---------- Information

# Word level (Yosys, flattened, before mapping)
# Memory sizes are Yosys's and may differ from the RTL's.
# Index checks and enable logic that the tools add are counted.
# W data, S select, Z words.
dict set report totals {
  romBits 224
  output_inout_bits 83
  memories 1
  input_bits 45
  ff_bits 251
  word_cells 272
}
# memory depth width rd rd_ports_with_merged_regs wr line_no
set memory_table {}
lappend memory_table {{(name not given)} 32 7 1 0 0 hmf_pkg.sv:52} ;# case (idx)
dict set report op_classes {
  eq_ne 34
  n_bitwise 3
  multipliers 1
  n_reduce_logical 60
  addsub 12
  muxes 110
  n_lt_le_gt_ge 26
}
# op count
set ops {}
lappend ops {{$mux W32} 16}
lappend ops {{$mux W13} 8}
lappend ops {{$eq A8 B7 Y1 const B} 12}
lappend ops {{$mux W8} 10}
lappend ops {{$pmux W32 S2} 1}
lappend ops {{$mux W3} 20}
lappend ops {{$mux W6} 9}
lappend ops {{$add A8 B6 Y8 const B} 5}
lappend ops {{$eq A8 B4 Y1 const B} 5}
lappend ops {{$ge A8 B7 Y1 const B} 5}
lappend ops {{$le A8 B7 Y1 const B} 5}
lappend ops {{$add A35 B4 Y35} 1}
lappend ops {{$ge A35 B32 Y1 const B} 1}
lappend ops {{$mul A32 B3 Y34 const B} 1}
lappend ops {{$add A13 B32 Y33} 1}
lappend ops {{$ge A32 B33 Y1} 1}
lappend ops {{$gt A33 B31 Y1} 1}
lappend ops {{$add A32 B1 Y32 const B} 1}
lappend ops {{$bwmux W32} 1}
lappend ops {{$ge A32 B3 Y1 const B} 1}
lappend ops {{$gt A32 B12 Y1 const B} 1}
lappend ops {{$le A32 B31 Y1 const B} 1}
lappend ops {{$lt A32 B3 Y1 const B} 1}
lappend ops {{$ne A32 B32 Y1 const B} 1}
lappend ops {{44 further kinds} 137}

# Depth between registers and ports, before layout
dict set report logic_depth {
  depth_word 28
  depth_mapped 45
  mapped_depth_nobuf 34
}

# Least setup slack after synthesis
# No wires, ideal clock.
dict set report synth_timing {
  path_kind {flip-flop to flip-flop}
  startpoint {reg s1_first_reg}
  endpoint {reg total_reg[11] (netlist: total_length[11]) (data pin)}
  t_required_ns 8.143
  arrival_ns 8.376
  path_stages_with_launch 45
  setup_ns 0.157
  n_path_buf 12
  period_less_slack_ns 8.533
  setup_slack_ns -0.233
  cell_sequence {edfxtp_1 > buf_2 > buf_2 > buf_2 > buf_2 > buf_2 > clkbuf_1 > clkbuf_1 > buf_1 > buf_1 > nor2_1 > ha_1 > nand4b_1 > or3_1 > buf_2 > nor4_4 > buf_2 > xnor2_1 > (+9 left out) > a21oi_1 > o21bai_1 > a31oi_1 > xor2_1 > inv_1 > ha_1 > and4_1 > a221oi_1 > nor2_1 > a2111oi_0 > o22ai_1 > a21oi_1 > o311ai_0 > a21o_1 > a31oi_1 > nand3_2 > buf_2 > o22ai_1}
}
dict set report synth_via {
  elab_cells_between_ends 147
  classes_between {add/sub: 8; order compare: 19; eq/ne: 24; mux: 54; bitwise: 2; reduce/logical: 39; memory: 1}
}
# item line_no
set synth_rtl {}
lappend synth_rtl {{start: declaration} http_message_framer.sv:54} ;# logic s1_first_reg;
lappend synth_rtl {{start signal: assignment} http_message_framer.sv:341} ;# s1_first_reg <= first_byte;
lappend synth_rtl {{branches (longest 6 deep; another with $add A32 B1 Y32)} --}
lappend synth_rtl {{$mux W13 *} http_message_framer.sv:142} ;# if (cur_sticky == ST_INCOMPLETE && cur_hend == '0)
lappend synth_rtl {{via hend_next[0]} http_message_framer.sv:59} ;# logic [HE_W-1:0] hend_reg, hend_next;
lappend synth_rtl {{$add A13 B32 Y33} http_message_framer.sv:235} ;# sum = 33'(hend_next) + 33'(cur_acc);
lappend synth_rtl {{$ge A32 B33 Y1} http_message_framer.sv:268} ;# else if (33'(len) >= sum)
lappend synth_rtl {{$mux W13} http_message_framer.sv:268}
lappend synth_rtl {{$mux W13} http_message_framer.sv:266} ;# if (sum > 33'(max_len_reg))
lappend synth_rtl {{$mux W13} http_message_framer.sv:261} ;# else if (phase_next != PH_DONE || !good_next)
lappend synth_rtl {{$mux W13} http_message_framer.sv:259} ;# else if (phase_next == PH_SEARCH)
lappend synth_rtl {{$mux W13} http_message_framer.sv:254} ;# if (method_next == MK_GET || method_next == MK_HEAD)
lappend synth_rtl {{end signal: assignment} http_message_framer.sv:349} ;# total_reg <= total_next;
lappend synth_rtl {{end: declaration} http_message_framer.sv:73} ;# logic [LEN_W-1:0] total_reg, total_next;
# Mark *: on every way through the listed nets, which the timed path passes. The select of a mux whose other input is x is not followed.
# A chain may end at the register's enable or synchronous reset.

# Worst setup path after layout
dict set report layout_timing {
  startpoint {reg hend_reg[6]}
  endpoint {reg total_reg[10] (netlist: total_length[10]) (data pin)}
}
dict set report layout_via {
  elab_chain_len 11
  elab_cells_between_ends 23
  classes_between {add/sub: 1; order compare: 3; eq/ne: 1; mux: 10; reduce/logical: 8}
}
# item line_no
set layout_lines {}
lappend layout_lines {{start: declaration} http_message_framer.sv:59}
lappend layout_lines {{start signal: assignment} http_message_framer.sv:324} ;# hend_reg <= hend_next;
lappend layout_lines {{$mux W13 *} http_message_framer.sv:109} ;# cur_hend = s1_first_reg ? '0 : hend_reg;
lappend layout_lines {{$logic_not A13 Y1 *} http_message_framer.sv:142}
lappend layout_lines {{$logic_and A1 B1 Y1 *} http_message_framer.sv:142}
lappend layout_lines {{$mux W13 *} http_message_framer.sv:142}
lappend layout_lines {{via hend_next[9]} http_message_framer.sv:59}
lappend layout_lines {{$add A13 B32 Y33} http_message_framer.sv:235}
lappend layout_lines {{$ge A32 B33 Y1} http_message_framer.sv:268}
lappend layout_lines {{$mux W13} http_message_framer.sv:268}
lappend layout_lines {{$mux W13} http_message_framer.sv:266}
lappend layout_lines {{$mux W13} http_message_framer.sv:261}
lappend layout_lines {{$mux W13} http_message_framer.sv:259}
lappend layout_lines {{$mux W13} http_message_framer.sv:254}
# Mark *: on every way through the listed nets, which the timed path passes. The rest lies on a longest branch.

--------------------

• [Exercise description]: Each line in the records above with "select" must be returned.

• [The completed task]:
# W data, S select, Z words.
# Mark *: on every way through the listed nets, which the timed path passes. The select of a mux whose other input is x is not followed.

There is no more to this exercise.